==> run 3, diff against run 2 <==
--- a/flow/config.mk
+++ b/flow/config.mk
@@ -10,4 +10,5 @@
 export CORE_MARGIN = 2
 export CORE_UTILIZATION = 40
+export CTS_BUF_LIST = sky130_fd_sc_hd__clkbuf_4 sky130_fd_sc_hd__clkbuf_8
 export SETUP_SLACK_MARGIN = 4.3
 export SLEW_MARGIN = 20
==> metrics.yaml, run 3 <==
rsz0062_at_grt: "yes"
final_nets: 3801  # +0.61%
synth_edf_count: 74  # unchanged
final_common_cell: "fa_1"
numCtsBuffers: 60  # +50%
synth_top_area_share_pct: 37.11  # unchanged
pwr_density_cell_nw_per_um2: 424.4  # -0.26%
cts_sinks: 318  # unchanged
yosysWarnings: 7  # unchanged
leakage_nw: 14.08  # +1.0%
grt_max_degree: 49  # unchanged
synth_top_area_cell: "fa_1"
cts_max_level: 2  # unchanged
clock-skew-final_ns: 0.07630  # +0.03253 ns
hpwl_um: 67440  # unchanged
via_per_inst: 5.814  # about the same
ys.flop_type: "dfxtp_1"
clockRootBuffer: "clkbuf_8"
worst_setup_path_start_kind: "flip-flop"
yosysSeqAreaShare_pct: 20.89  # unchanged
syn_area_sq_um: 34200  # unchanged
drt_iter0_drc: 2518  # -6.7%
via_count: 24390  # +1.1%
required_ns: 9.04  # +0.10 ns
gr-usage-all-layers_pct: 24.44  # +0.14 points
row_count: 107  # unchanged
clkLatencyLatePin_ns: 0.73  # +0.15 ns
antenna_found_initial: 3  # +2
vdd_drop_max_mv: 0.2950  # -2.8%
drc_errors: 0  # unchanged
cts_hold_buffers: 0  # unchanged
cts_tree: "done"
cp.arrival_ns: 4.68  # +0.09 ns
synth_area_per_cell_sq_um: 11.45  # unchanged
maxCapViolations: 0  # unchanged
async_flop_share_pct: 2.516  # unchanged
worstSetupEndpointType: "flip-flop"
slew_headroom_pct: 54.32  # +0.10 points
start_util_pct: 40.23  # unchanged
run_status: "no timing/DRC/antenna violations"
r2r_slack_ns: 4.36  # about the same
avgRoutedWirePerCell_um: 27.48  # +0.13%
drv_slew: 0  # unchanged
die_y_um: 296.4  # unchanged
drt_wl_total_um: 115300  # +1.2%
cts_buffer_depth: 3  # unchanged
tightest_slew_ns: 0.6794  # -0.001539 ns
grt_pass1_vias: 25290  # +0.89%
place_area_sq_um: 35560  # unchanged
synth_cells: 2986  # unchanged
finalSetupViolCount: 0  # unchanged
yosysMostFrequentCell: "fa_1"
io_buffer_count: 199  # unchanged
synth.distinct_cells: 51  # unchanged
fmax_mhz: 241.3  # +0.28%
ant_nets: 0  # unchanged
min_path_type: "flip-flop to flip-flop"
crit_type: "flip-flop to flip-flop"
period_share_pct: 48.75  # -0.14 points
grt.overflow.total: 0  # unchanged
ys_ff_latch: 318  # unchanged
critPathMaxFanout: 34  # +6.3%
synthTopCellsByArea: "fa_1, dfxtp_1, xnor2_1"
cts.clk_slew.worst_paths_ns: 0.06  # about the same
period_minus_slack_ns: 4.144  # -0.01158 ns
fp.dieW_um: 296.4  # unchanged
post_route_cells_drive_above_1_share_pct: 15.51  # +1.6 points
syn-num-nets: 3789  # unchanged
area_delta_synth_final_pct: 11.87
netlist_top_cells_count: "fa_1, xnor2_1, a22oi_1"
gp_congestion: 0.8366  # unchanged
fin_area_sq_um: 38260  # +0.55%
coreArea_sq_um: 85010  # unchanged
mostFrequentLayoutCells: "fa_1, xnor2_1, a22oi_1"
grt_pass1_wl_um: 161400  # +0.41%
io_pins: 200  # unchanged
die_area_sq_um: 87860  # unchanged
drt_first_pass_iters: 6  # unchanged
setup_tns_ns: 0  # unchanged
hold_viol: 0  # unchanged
——————————
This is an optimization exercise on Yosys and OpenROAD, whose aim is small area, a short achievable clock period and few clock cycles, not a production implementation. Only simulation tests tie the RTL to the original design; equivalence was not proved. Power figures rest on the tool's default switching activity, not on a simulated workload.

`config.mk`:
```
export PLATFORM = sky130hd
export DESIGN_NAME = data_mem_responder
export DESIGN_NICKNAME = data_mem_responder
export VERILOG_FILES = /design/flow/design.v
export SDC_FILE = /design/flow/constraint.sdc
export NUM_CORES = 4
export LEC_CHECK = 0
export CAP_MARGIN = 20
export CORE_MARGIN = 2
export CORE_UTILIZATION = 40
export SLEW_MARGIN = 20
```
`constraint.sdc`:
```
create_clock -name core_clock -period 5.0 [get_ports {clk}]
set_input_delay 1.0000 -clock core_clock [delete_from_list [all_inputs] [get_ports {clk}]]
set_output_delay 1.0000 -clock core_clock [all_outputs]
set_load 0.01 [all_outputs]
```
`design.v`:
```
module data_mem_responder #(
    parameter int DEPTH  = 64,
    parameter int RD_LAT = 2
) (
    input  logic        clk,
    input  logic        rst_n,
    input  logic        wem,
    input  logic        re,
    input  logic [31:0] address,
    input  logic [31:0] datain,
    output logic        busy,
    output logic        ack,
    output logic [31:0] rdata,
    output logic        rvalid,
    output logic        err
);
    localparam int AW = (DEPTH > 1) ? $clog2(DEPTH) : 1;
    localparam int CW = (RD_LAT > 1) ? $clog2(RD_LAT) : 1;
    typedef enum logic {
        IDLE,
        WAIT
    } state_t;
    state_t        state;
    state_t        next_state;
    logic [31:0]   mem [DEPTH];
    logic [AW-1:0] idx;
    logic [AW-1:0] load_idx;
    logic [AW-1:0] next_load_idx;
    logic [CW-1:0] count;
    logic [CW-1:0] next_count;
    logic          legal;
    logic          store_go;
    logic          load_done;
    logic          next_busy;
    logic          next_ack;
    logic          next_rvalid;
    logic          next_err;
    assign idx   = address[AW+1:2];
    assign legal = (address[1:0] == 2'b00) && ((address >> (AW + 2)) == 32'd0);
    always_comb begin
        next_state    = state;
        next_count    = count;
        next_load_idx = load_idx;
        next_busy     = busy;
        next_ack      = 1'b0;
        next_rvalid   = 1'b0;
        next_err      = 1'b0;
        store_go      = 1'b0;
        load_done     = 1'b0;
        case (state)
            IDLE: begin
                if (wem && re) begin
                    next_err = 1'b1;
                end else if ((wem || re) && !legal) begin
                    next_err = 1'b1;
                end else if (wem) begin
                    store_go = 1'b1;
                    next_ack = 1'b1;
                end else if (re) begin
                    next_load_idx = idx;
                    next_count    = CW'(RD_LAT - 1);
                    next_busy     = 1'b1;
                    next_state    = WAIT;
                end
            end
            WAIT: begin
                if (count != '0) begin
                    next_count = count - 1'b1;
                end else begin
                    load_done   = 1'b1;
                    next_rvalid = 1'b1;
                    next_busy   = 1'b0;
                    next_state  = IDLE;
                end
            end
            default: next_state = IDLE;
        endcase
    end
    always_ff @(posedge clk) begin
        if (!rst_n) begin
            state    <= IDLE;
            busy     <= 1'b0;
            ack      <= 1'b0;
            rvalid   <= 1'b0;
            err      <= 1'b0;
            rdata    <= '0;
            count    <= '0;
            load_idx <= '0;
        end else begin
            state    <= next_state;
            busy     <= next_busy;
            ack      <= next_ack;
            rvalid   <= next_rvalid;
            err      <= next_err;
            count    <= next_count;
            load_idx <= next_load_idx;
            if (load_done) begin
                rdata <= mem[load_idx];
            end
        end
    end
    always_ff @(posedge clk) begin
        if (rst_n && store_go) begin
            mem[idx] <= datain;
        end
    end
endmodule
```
——————————
TASK BRIEF: Would you please copy all lines in the data that contain the word "about"?

OUTPUT OF THE TASK:
via_per_inst: 5.814  # about the same
r2r_slack_ns: 4.36  # about the same
cts.clk_slew.worst_paths_ns: 0.06  # about the same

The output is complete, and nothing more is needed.